Saisonale Lehrerarbeitslosigkeit steigt; Bayern

Saisonale Lehrerarbeitslosigkeit steigt

Die GEW kritisiert scharf, dass Bayern Lehrkräfte vor den Ferien entlässt und nach den Ferien wieder einstellt. Laut einer Auswertung der Bundesagentur für Arbeit seien die Arbeitslosmeldungen von Lehrkräften 2017 in den Sommerferien sprunghaft gestiegen. Die Zahl der zusätzlich arbeitslos gemeldeten Lehrkräfte stieg in 2017 wieder an, nachdem sie in den Jahren 2014 bis 2016 rückläufig gewesen ist. Bundesweit hatten sich rund 4.900 Lehrkräfte in den Sommerferien nach einer Beschäftigung im ersten Arbeitsmarkt arbeitslos gemeldet.

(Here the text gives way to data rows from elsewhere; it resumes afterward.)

`src/design/chroma_key_rotate_pixel_defines.svh`:
```
// Assertion macros shared by the chroma key design files.
`ifndef CHROMA_KEY_ROTATE_PIXEL_DEFINES_SVH
`define CHROMA_KEY_ROTATE_PIXEL_DEFINES_SVH
`ifndef SYNTHESIS
// Checked while reset is low.
`define CKRP_ASSERT(lbl, clk, rst, prop) \
  lbl: assert property (@(posedge clk) disable iff (rst) prop) \
    else $error("ckrp assertion failed");
// Checked on every edge, reset included.
`define CKRP_ASSERT_ALWAYS(lbl, clk, prop) \
  lbl: assert property (@(posedge clk) prop) else $error("ckrp assertion failed");
`else
`define CKRP_ASSERT(lbl, clk, rst, prop)
`define CKRP_ASSERT_ALWAYS(lbl, clk, prop)
`endif
`endif

```
`src/design/ckrp_pkg.sv`:
```
package ckrp_pkg;

  // Defaults for the top-level parameters
  localparam int MAX_DIM_DEF        = 4096;
  localparam int TRIG_FRAC_BITS_DEF = 14;
  localparam int FIFO_DEPTH         = 4;

  // Configuration port
  localparam int CFG_IDX_W  = 3;
  localparam int CFG_DATA_W = 13;

  typedef enum logic [CFG_IDX_W-1:0] {
    REG_IMAGE_WIDTH  = 3'd0,
    REG_IMAGE_HEIGHT = 3'd1,
    REG_ANGLE_DEG    = 3'd2,
    REG_X_OFFSET     = 3'd3,
    REG_Y_OFFSET     = 3'd4,
    REG_GREEN_ABOVE  = 3'd5,
    REG_RED_BELOW    = 3'd6,
    REG_BLUE_BELOW   = 3'd7
  } cfg_reg_t;

  // Register reset values
  localparam logic [12:0] IMAGE_WIDTH_RST  = 13'd640;
  localparam logic [12:0] IMAGE_HEIGHT_RST = 13'd480;
  localparam logic [7:0]  ANGLE_DEG_RST    = 8'd0;
  localparam logic [11:0] X_OFFSET_RST     = 12'd800;
  localparam logic [11:0] Y_OFFSET_RST     = 12'd80;
  localparam logic [7:0]  GREEN_ABOVE_RST  = 8'd160;
  localparam logic [7:0]  RED_BELOW_RST    = 8'd128;
  localparam logic [7:0]  BLUE_BELOW_RST   = 8'd128;

  localparam int COORD_W = 15;

  // Pixel color
  typedef struct packed {
    logic [7:0] red;
    logic [7:0] green;
    logic [7:0] blue;
  } pix_t;

  // Classification of one request, front to back
  typedef struct packed {
    logic keyed;
    logic last;
    pix_t pix;
  } front_info_t;

  // round(sin(d deg) * 2^16), d = 0..90
  localparam logic [16:0] SIN_TAB16 [91] = '{
    17'd0, 17'd1144, 17'd2287, 17'd3430, 17'd4572, 17'd5712, 17'd6850, 17'd7987,
    17'd9121, 17'd10252, 17'd11380, 17'd12505, 17'd13626, 17'd14742, 17'd15855,
    17'd16962, 17'd18064, 17'd19161, 17'd20252, 17'd21336, 17'd22415, 17'd23486,
    17'd24550, 17'd25607, 17'd26656, 17'd27697, 17'd28729, 17'd29753, 17'd30767,
    17'd31772, 17'd32768, 17'd33754, 17'd34729, 17'd35693, 17'd36647, 17'd37590,
    17'd38521, 17'd39441, 17'd40348, 17'd41243, 17'd42126, 17'd42995, 17'd43852,
    17'd44695, 17'd45525, 17'd46341, 17'd47143, 17'd47930, 17'd48703, 17'd49461,
    17'd50203, 17'd50931, 17'd51643, 17'd52339, 17'd53020, 17'd53684, 17'd54332,
    17'd54963, 17'd55578, 17'd56175, 17'd56756, 17'd57319, 17'd57865, 17'd58393,
    17'd58903, 17'd59396, 17'd59870, 17'd60326, 17'd60764, 17'd61183, 17'd61584,
    17'd61966, 17'd62328, 17'd62672, 17'd62997, 17'd63303, 17'd63589, 17'd63856,
    17'd64104, 17'd64332, 17'd64540, 17'd64729, 17'd64898, 17'd65048, 17'd65177,
    17'd65287, 17'd65376, 17'd65446, 17'd65496, 17'd65526, 17'd65536
  };

  // Sine of d degrees (d <= 90), rounded half up to frac fraction bits
  function automatic logic [16:0] trig_scaled(input logic [6:0] d, input int frac);
    logic [16:0] v;
    v = SIN_TAB16[(d > 7'd90) ? 7'd90 : d];
    if (frac >= 16) begin
      return v;
    end
    return (v + (17'd1 << (15 - frac))) >> (16 - frac);
  endfunction

endpackage

```
`src/design/ckrp_front.sv`:
```
`include "chroma_key_rotate_pixel_defines.svh"

module ckrp_front #(
  parameter int MAX_DIM = ckrp_pkg::MAX_DIM_DEF,
  parameter int DW      = $clog2(MAX_DIM)
) (
  input  logic                   clk,
  input  logic                   rst,
  input  logic                   clear,
  input  logic                   s_tvalid,
  output logic                   s_tready,
  input  logic [23:0]            s_tdata,     // blue, green, red
  input  logic [12:0]            image_width,
  input  logic [12:0]            image_height,
  input  logic [7:0]             green_above,
  input  logic [7:0]             red_below,
  input  logic [7:0]             blue_below,
  input  logic                   fifo_full,
  output logic                   push,
  output ckrp_pkg::front_info_t  info,
  output logic [DW-1:0]          x,
  output logic [DW-1:0]          y
);

  localparam int DIMW = $clog2(MAX_DIM + 1);
  localparam int CW   = (DIMW > 13) ? DIMW : 13;

  logic [DW-1:0] column, column_next;
  logic [DW-1:0] rows_done, rows_done_next;
  logic [CW-1:0] w_eff, h_eff;
  logic          row_end;
  ckrp_pkg::pix_t pix;

  assign s_tready = !fifo_full;
  assign push     = s_tvalid && s_tready;
  assign pix      = '{red: s_tdata[23:16], green: s_tdata[15:8], blue: s_tdata[7:0]};

  // Effective frame size, clamped to 1..MAX_DIM
  always_comb begin
    if (image_width == 13'd0) begin
      w_eff = CW'(1);
    end else if (CW'(image_width) > CW'(MAX_DIM)) begin
      w_eff = CW'(MAX_DIM);
    end else begin
      w_eff = CW'(image_width);
    end
    if (image_height == 13'd0) begin
      h_eff = CW'(1);
    end else if (CW'(image_height) > CW'(MAX_DIM)) begin
      h_eff = CW'(MAX_DIM);
    end else begin
      h_eff = CW'(image_height);
    end
  end

  // Classify and place the pixel
  always_comb begin
    row_end    = ((CW + 1)'(column) + (CW + 1)'(1)) >= {1'b0, w_eff};
    info.last  = row_end && (((CW + 1)'(rows_done) + (CW + 1)'(1)) >= {1'b0, h_eff});
    info.keyed = (pix.green > green_above) && (pix.red < red_below) &&
                 (pix.blue < blue_below);
    info.pix   = pix;
    x          = column;
    y          = DW'(h_eff - CW'(1) - CW'(rows_done));
  end

  // Position counters
  always_comb begin
    column_next    = column;
    rows_done_next = rows_done;
    if (clear) begin
      column_next    = '0;
      rows_done_next = '0;
    end else if (push) begin
      if (info.last) begin
        column_next    = '0;
        rows_done_next = '0;
      end else if (row_end) begin
        column_next    = '0;
        rows_done_next = rows_done + DW'(1);
      end else begin
        column_next = column + DW'(1);
      end
    end
  end

  always_ff @(posedge clk) begin
    if (rst) begin
      column    <= '0;
      rows_done <= '0;
    end else begin
      column    <= column_next;
      rows_done <= rows_done_next;
    end
  end

  `CKRP_ASSERT_ALWAYS(a_reset_home, clk, rst |=> (column == '0) && (rows_done == '0))
  `CKRP_ASSERT(a_frame_wrap, clk, rst,
    push && info.last && !clear |=> (column == '0) && (rows_done == '0))
  `CKRP_ASSERT(a_last_on_row_end, clk, rst, info.last |-> row_end)

endmodule

```
`src/design/ckrp_fifo.sv`:
```
`include "chroma_key_rotate_pixel_defines.svh"

module ckrp_fifo #(
  parameter int WIDTH = 8,
  parameter int DEPTH = ckrp_pkg::FIFO_DEPTH
) (
  input  logic             clk,
  input  logic             rst,
  input  logic             push,
  input  logic [WIDTH-1:0] wdata,
  output logic             full,
  input  logic             pop,
  output logic             valid,
  output logic [WIDTH-1:0] rdata
);

  localparam int AW   = (DEPTH > 1) ? $clog2(DEPTH) : 1;
  localparam int CNTW = $clog2(DEPTH + 1);

  logic [WIDTH-1:0] mem [DEPTH];
  logic [AW-1:0]    wr_ptr, rd_ptr;
  logic [CNTW-1:0]  count;
  logic             do_push, do_pop;

  assign full    = (count == CNTW'(DEPTH));
  assign valid   = (count != '0);
  assign do_push = push && !full;
  assign do_pop  = pop && valid;
  assign rdata   = mem[rd_ptr];

  // Storage
  always_ff @(posedge clk) begin
    if (do_push) begin
      mem[wr_ptr] <= wdata;
    end
  end

  // Pointers and fill count
  always_ff @(posedge clk) begin
    if (rst) begin
      wr_ptr <= '0;
      rd_ptr <= '0;
      count  <= '0;
    end else begin
      if (do_push) begin
        wr_ptr <= (wr_ptr == AW'(DEPTH - 1)) ? '0 : wr_ptr + AW'(1);
      end
      if (do_pop) begin
        rd_ptr <= (rd_ptr == AW'(DEPTH - 1)) ? '0 : rd_ptr + AW'(1);
      end
      if (do_push && !do_pop) begin
        count <= count + CNTW'(1);
      end else if (do_pop && !do_push) begin
        count <= count - CNTW'(1);
      end
    end
  end

  `CKRP_ASSERT(a_count_bound, clk, rst, count <= CNTW'(DEPTH))
  `CKRP_ASSERT(a_no_drop, clk, rst, push |-> !full)
  `CKRP_ASSERT(a_count_up, clk, rst, do_push && !do_pop |=> count == $past(count) + CNTW'(1))

endmodule

```
`src/design/ckrp_back.sv`:
```
`include "chroma_key_rotate_pixel_defines.svh"

module ckrp_back #(
  parameter int MAX_DIM        = ckrp_pkg::MAX_DIM_DEF,
  parameter int TRIG_FRAC_BITS = ckrp_pkg::TRIG_FRAC_BITS_DEF,
  parameter int DW             = $clog2(MAX_DIM)
) (
  input  logic                   clk,
  input  logic                   rst,
  input  logic [7:0]             angle_deg,
  input  logic [11:0]            x_offset,
  input  logic [11:0]            y_offset,
  input  logic                   in_valid,
  output logic                   in_ready,
  input  ckrp_pkg::front_info_t  info,
  input  logic [DW-1:0]          x,
  input  logic [DW-1:0]          y,
  output logic                   m_tvalid,
  input  logic                   m_tready,
  output logic [55:0]            m_tdata,  // draw_x, draw_y, out_red, out_green, out_blue
  output logic                   m_tuser,  // visible
  output logic                   m_tlast
);

  localparam int P  = TRIG_FRAC_BITS;
  localparam int TW = P + 2;
  localparam int PW = DW + 1 + TW;
  localparam int SW = PW + 1;
  localparam int CO = ckrp_pkg::COORD_W;

  // Sine/cosine for the current angle, registered
  logic                 ang_neg, cos_neg;
  logic [7:0]           d, ds;
  logic [16:0]          sin_raw, cos_raw;
  logic signed [TW-1:0] sin_s, cos_s, sin_val, cos_val;

  always_comb begin
    ang_neg = angle_deg > 8'd180;
    d       = ang_neg ? angle_deg - 8'd180 : angle_deg;
    ds      = (d > 8'd90) ? 8'd180 - d : d;
    sin_raw = ckrp_pkg::trig_scaled(ds[6:0], P);
    if (d <= 8'd90) begin
      cos_raw = ckrp_pkg::trig_scaled(7'(8'd90 - d), P);
      cos_neg = 1'b0;
    end else begin
      cos_raw = ckrp_pkg::trig_scaled(7'(d - 8'd90), P);
      cos_neg = 1'b1;
    end
    sin_s = signed'({1'b0, sin_raw[P:0]});
    cos_s = signed'({1'b0, cos_raw[P:0]});
    if (ang_neg) begin
      sin_s = -sin_s;
    end
    if (ang_neg ^ cos_neg) begin
      cos_s = -cos_s;
    end
  end

  always_ff @(posedge clk) begin
    sin_val <= sin_s;
    cos_val <= cos_s;
  end

  // Stage A: products
  logic                 a_valid, en;
  ckrp_pkg::front_info_t a_info;
  logic signed [PW-1:0] prod_xc, prod_ys, prod_xs, prod_yc;
  logic signed [DW:0]   x_s, y_s;

  assign en       = !m_tvalid || m_tready;
  assign in_ready = en || !a_valid;
  assign x_s      = signed'({1'b0, x});
  assign y_s      = signed'({1'b0, y});

  always_ff @(posedge clk) begin
    if (rst) begin
      a_valid <= 1'b0;
    end else if (in_ready) begin
      a_valid <= in_valid;
    end
  end

  always_ff @(posedge clk) begin
    if (in_ready && in_valid) begin
      a_info  <= info;
      prod_xc <= x_s * cos_val;
      prod_ys <= y_s * sin_val;
      prod_xs <= x_s * sin_val;
      prod_yc <= y_s * cos_val;
    end
  end

  // Stage B: sums, truncation toward zero, offsets
  localparam logic signed [SW-1:0] RND    = SW'((1 << P) - 1);
  localparam logic signed [SW-1:0] NO_RND = SW'(0);
  logic signed [SW-1:0] sum_x, sum_y, quot_x, quot_y, dx, dy;

  always_comb begin
    sum_x  = SW'(prod_xc) - SW'(prod_ys);
    sum_y  = SW'(prod_xs) + SW'(prod_yc);
    quot_x = (sum_x + (sum_x[SW-1] ? RND : NO_RND)) >>> P;
    quot_y = (sum_y + (sum_y[SW-1] ? RND : NO_RND)) >>> P;
    dx     = quot_x + signed'(SW'(x_offset));
    dy     = quot_y + signed'(SW'(y_offset));
  end

  // Output register
  always_ff @(posedge clk) begin
    if (rst) begin
      m_tvalid <= 1'b0;
    end else if (en) begin
      m_tvalid <= a_valid;
    end
  end

  always_ff @(posedge clk) begin
    if (en && a_valid) begin
      m_tlast <= a_info.last;
      if (a_info.keyed) begin
        m_tuser <= 1'b0;
        m_tdata <= '0;
      end else begin
        m_tuser <= 1'b1;
        m_tdata <= {2'b00, a_info.pix.blue, a_info.pix.green, a_info.pix.red,
                    dy[CO-1:0], dx[CO-1:0]};
      end
    end
  end

  `CKRP_ASSERT(a_stage_hold, clk, rst, a_valid && !en |=> a_valid)
  `CKRP_ASSERT(a_keyed_zero, clk, rst, m_tvalid && !m_tuser |-> m_tdata == '0)
  `CKRP_ASSERT(a_advance, clk, rst, en && a_valid |=> m_tvalid)

endmodule

```
`src/design/chroma_key_rotate_pixel.sv`:
```
// Green-screen chroma key with rotation, one BGR pixel per request.
//
// Input stream s_*: pixels in bottom-up raster order, tdata = blue, green, red.
// Column and row are counted inside; x = column, y = height - 1 - rows done.
// Output stream m_*: tuser = visible; tdata = draw_x, draw_y, red, green, blue
// (position and color are zero for a keyed pixel); tlast marks the last pixel.
// Configuration: cfg_write with cfg_index / cfg_data sets one register per
// clock. Writing the width or height restarts the frame count. Write only
// while no pixel is in flight.
//
// A pixel goes through the queue, stage A and the output register. Throughput
// is one pixel per cycle: a 4-entry queue splits the classifier from the
// two-stage multiply/add path, so the input keeps flowing while the output
// stalls until the queue and both stages are full, then s_tready drops.
// Reset (rst, synchronous) loads the default registers, zeros the counters and
// empties the queue and pipeline.
module chroma_key_rotate_pixel #(
  parameter int MAX_DIM        = ckrp_pkg::MAX_DIM_DEF,
  parameter int TRIG_FRAC_BITS = ckrp_pkg::TRIG_FRAC_BITS_DEF
) (
  input  logic                            clk,
  input  logic                            rst,
  input  logic                            s_tvalid,
  output logic                            s_tready,
  input  logic [23:0]                     s_tdata,   // blue, green, red
  output logic                            m_tvalid,
  input  logic                            m_tready,
  output logic [55:0]                     m_tdata,   // draw_x, draw_y, red, green, blue
  output logic                            m_tuser,   // visible
  output logic                            m_tlast,
  input  logic                            cfg_write,
  input  logic [ckrp_pkg::CFG_IDX_W-1:0]  cfg_index,
  input  logic [ckrp_pkg::CFG_DATA_W-1:0] cfg_data
);

  localparam int DW = $clog2(MAX_DIM);
  localparam int FW = $bits(ckrp_pkg::front_info_t) + 2 * DW;

  logic [12:0] image_width, image_height;
  logic [7:0]  angle_deg, green_above, red_below, blue_below;
  logic [11:0] x_offset, y_offset;
  logic        clear;

  // Configuration registers
  always_ff @(posedge clk) begin
    if (rst) begin
      image_width  <= ckrp_pkg::IMAGE_WIDTH_RST;
      image_height <= ckrp_pkg::IMAGE_HEIGHT_RST;
      angle_deg    <= ckrp_pkg::ANGLE_DEG_RST;
      x_offset     <= ckrp_pkg::X_OFFSET_RST;
      y_offset     <= ckrp_pkg::Y_OFFSET_RST;
      green_above  <= ckrp_pkg::GREEN_ABOVE_RST;
      red_below    <= ckrp_pkg::RED_BELOW_RST;
      blue_below   <= ckrp_pkg::BLUE_BELOW_RST;
    end else if (cfg_write) begin
      case (cfg_index)
        ckrp_pkg::REG_IMAGE_WIDTH:  image_width  <= cfg_data;
        ckrp_pkg::REG_IMAGE_HEIGHT: image_height <= cfg_data;
        ckrp_pkg::REG_ANGLE_DEG:    angle_deg    <= cfg_data[7:0];
        ckrp_pkg::REG_X_OFFSET:     x_offset     <= cfg_data[11:0];
        ckrp_pkg::REG_Y_OFFSET:     y_offset     <= cfg_data[11:0];
        ckrp_pkg::REG_GREEN_ABOVE:  green_above  <= cfg_data[7:0];
        ckrp_pkg::REG_RED_BELOW:    red_below    <= cfg_data[7:0];
        ckrp_pkg::REG_BLUE_BELOW:   blue_below   <= cfg_data[7:0];
        default: ;
      endcase
    end
  end

  // Size writes restart the frame
  assign clear = cfg_write && ((cfg_index == ckrp_pkg::REG_IMAGE_WIDTH) ||
                               (cfg_index == ckrp_pkg::REG_IMAGE_HEIGHT));

  logic                  push, fifo_full, fifo_valid, pop;
  ckrp_pkg::front_info_t f_info, r_info;
  logic [DW-1:0]         f_x, f_y, r_x, r_y;
  logic [FW-1:0]         fifo_wdata, fifo_rdata;

  ckrp_front #(.MAX_DIM(MAX_DIM), .DW(DW)) u_front (
    .clk          (clk),
    .rst          (rst),
    .clear        (clear),
    .s_tvalid     (s_tvalid),
    .s_tready     (s_tready),
    .s_tdata      (s_tdata),
    .image_width  (image_width),
    .image_height (image_height),
    .green_above  (green_above),
    .red_below    (red_below),
    .blue_below   (blue_below),
    .fifo_full    (fifo_full),
    .push         (push),
    .info         (f_info),
    .x            (f_x),
    .y            (f_y)
  );

  assign fifo_wdata = {f_info, f_x, f_y};
  assign {r_info, r_x, r_y} = fifo_rdata;

  ckrp_fifo #(.WIDTH(FW), .DEPTH(ckrp_pkg::FIFO_DEPTH)) u_fifo (
    .clk   (clk),
    .rst   (rst),
    .push  (push),
    .wdata (fifo_wdata),
    .full  (fifo_full),
    .pop   (pop),
    .valid (fifo_valid),
    .rdata (fifo_rdata)
  );

  logic back_ready;
  assign pop = fifo_valid && back_ready;

  ckrp_back #(.MAX_DIM(MAX_DIM), .TRIG_FRAC_BITS(TRIG_FRAC_BITS), .DW(DW)) u_back (
    .clk       (clk),
    .rst       (rst),
    .angle_deg (angle_deg),
    .x_offset  (x_offset),
    .y_offset  (y_offset),
    .in_valid  (fifo_valid),
    .in_ready  (back_ready),
    .info      (r_info),
    .x         (r_x),
    .y         (r_y),
    .m_tvalid  (m_tvalid),
    .m_tready  (m_tready),
    .m_tdata   (m_tdata),
    .m_tuser   (m_tuser),
    .m_tlast   (m_tlast)
  );

endmodule
```
`config.mk`:
```
export PLATFORM = sky130hd
export DESIGN_NAME = chroma_key_rotate_pixel
export DESIGN_NICKNAME = d
export VERILOG_FILES = /design/src/design/ckrp_pkg.sv /design/src/design/ckrp_front.sv /design/src/design/ckrp_fifo.sv /design/src/design/ckrp_back.sv /design/src/design/chroma_key_rotate_pixel.sv
export VERILOG_INCLUDE_DIRS = /design/src /design/src/design
export SDC_FILE = /design/constraint.sdc
export NUM_CORES = 2
export LEC_CHECK = 0
export BUFFER_PORTS_ARGS = -buffer_cell sky130_fd_sc_hd__buf_2
export CAP_MARGIN = 10
export CORE_ASPECT_RATIO = 1.2
export CORE_UTILIZATION = 56
export CTS_BUF_LIST = sky130_fd_sc_hd__clkbuf_8
export CTS_CLUSTER_DIAMETER = 60
export CTS_CLUSTER_SIZE = 8
export DETAILED_ROUTE_END_ITERATION = 6
export GPL_TIMING_DRIVEN = 0
export PLACE_DENSITY = 0.74
export SLEW_MARGIN = 40
export SYNTH_ARGS = -nofsm -noshare
export SYNTH_HDL_FRONTEND = slang
export SYNTH_SLANG_ARGS = --single-unit
```
`constraint.sdc`:
```
create_clock -name clk -period 12.3 [get_ports clk]
set_clock_uncertainty 0.2 [all_clocks]
set_input_delay 0.615 -clock clk [delete_from_list [all_inputs] [get_ports clk]]
set_output_delay 0.615 -clock clk [all_outputs]
set_load 0.03 [all_outputs]
```
File: config.mk
export PLATFORM = sky130hd
export DESIGN_NAME = spfs_div_cell
export DESIGN_NICKNAME = d
export VERILOG_FILES = /design/src/hw/rtl/stadium_path_frame_sampler_macros.svh /design/src/hw/rtl/spfs_pkg.sv /design/src/hw/rtl/spfs_div_cell.sv
export SDC_FILE = /design/constraint.sdc
export NUM_CORES = 1
export LEC_CHECK = 0
export ABC_AREA = 0
export BUFFER_PORTS_ARGS = -buffer_cell sky130_fd_sc_hd__buf_2
export CORE_AREA = 5 5 246 248
export DETAILED_ROUTE_END_ITERATION = 12
export DIE_AREA = 0 0 251 253
export GPL_ROUTABILITY_DRIVEN = 0
export PLACE_DENSITY_LB_ADDON = 0.1
export SLEW_MARGIN = 20
export SYNTH_ARGS = -nofsm -noshare
export SYNTH_HDL_FRONTEND = slang
export SYNTH_SLANG_ARGS = --single-unit
File: constraint.sdc
create_clock -name clk -period 0.85 [get_ports clk]
set_input_delay 0.1275 -clock clk [delete_from_list [all_inputs] [get_ports clk]]
set_output_delay 0.1275 -clock clk [all_outputs]
set_load 0.05 [all_outputs]
==> src/design/brc_pkg.sv <==
// Shared types, codes and widths for the block residency controller.
package brc_pkg;

  localparam int unsigned ResW  = 3;
  localparam int unsigned CmdW  = 2;
  localparam int unsigned OpW   = 2;
  localparam int unsigned CondW = 4;

  // Residency states
  localparam logic [ResW-1:0] RS_NONE  = 3'd0;
  localparam logic [ResW-1:0] RS_MSET  = 3'd1;
  localparam logic [ResW-1:0] RS_MLOAD = 3'd2;
  localparam logic [ResW-1:0] RS_CREAT = 3'd3;
  localparam logic [ResW-1:0] RS_ASET  = 3'd4;
  localparam logic [ResW-1:0] RS_ALOAD = 3'd5;
  localparam logic [ResW-1:0] RS_AOK   = 3'd6;
  localparam logic [ResW-1:0] RS_DEL   = 3'd7;

  // Commands
  localparam logic [CmdW-1:0] CMD_NONE = 2'd0;
  localparam logic [CmdW-1:0] CMD_MAIN = 2'd1;
  localparam logic [CmdW-1:0] CMD_SEC  = 2'd2;
  localparam logic [CmdW-1:0] CMD_DEL  = 2'd3;

  // Data unit orders
  localparam logic [OpW-1:0] OP_NONE  = 2'd0;
  localparam logic [OpW-1:0] OP_MAIN  = 2'd1;
  localparam logic [OpW-1:0] OP_SEC   = 2'd2;
  localparam logic [OpW-1:0] OP_CLEAR = 2'd3;

  // Data unit condition codes
  localparam logic [CondW-1:0] DC_NONE  = 4'd0;
  localparam logic [CondW-1:0] DC_MLOAD = 4'd1;
  localparam logic [CondW-1:0] DC_MOK   = 4'd2;
  localparam logic [CondW-1:0] DC_ALOAD = 4'd3;
  localparam logic [CondW-1:0] DC_AOK   = 4'd4;
  localparam logic [CondW-1:0] DC_A2M   = 4'd5;
  localparam logic [CondW-1:0] DC_M2A   = 4'd6;
  localparam logic [CondW-1:0] DC_A2A   = 4'd7;
  localparam logic [CondW-1:0] DC_M2M   = 4'd8;

  typedef struct packed {
    logic [CmdW-1:0]  new_command;
    logic             load_arg;
    logic [CondW-1:0] data_condition;
    logic             others_ready;
    logic             pool_has_room;
  } item_t;

  typedef struct packed {
    logic [ResW-1:0] residency;
    logic [CmdW-1:0] pending_command;
    logic            saved_arg;
  } state_t;

  typedef struct packed {
    logic [ResW-1:0] residency_now;
    logic [CmdW-1:0] command_left;
    logic            unit_ready;
    logic [OpW-1:0]  issue_op;
    logic            issue_arg;
    logic            take_pool;
    logic            destroy_models;
    logic            create_models;
    logic            hide_models;
    logic            freeze_request;
  } result_t;

endpackage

In Bayern sind 861 KollegInnen betroffen gewesen, das ist bundesweit der zweithöchste Wert. „Das Hire-and-Fire-Prinzip wird weder den SchülerInnen noch den Lehrkräften gerecht. Auch Bayern als Arbeitgeber saniert sich so auf Kosten der Beitragszahler der Sozialkassen“, so der Vorsitzende der GEW Bayern, Anton Salzbrunn. Betroffen sind vor allem junge und weibliche Lehrkräfte.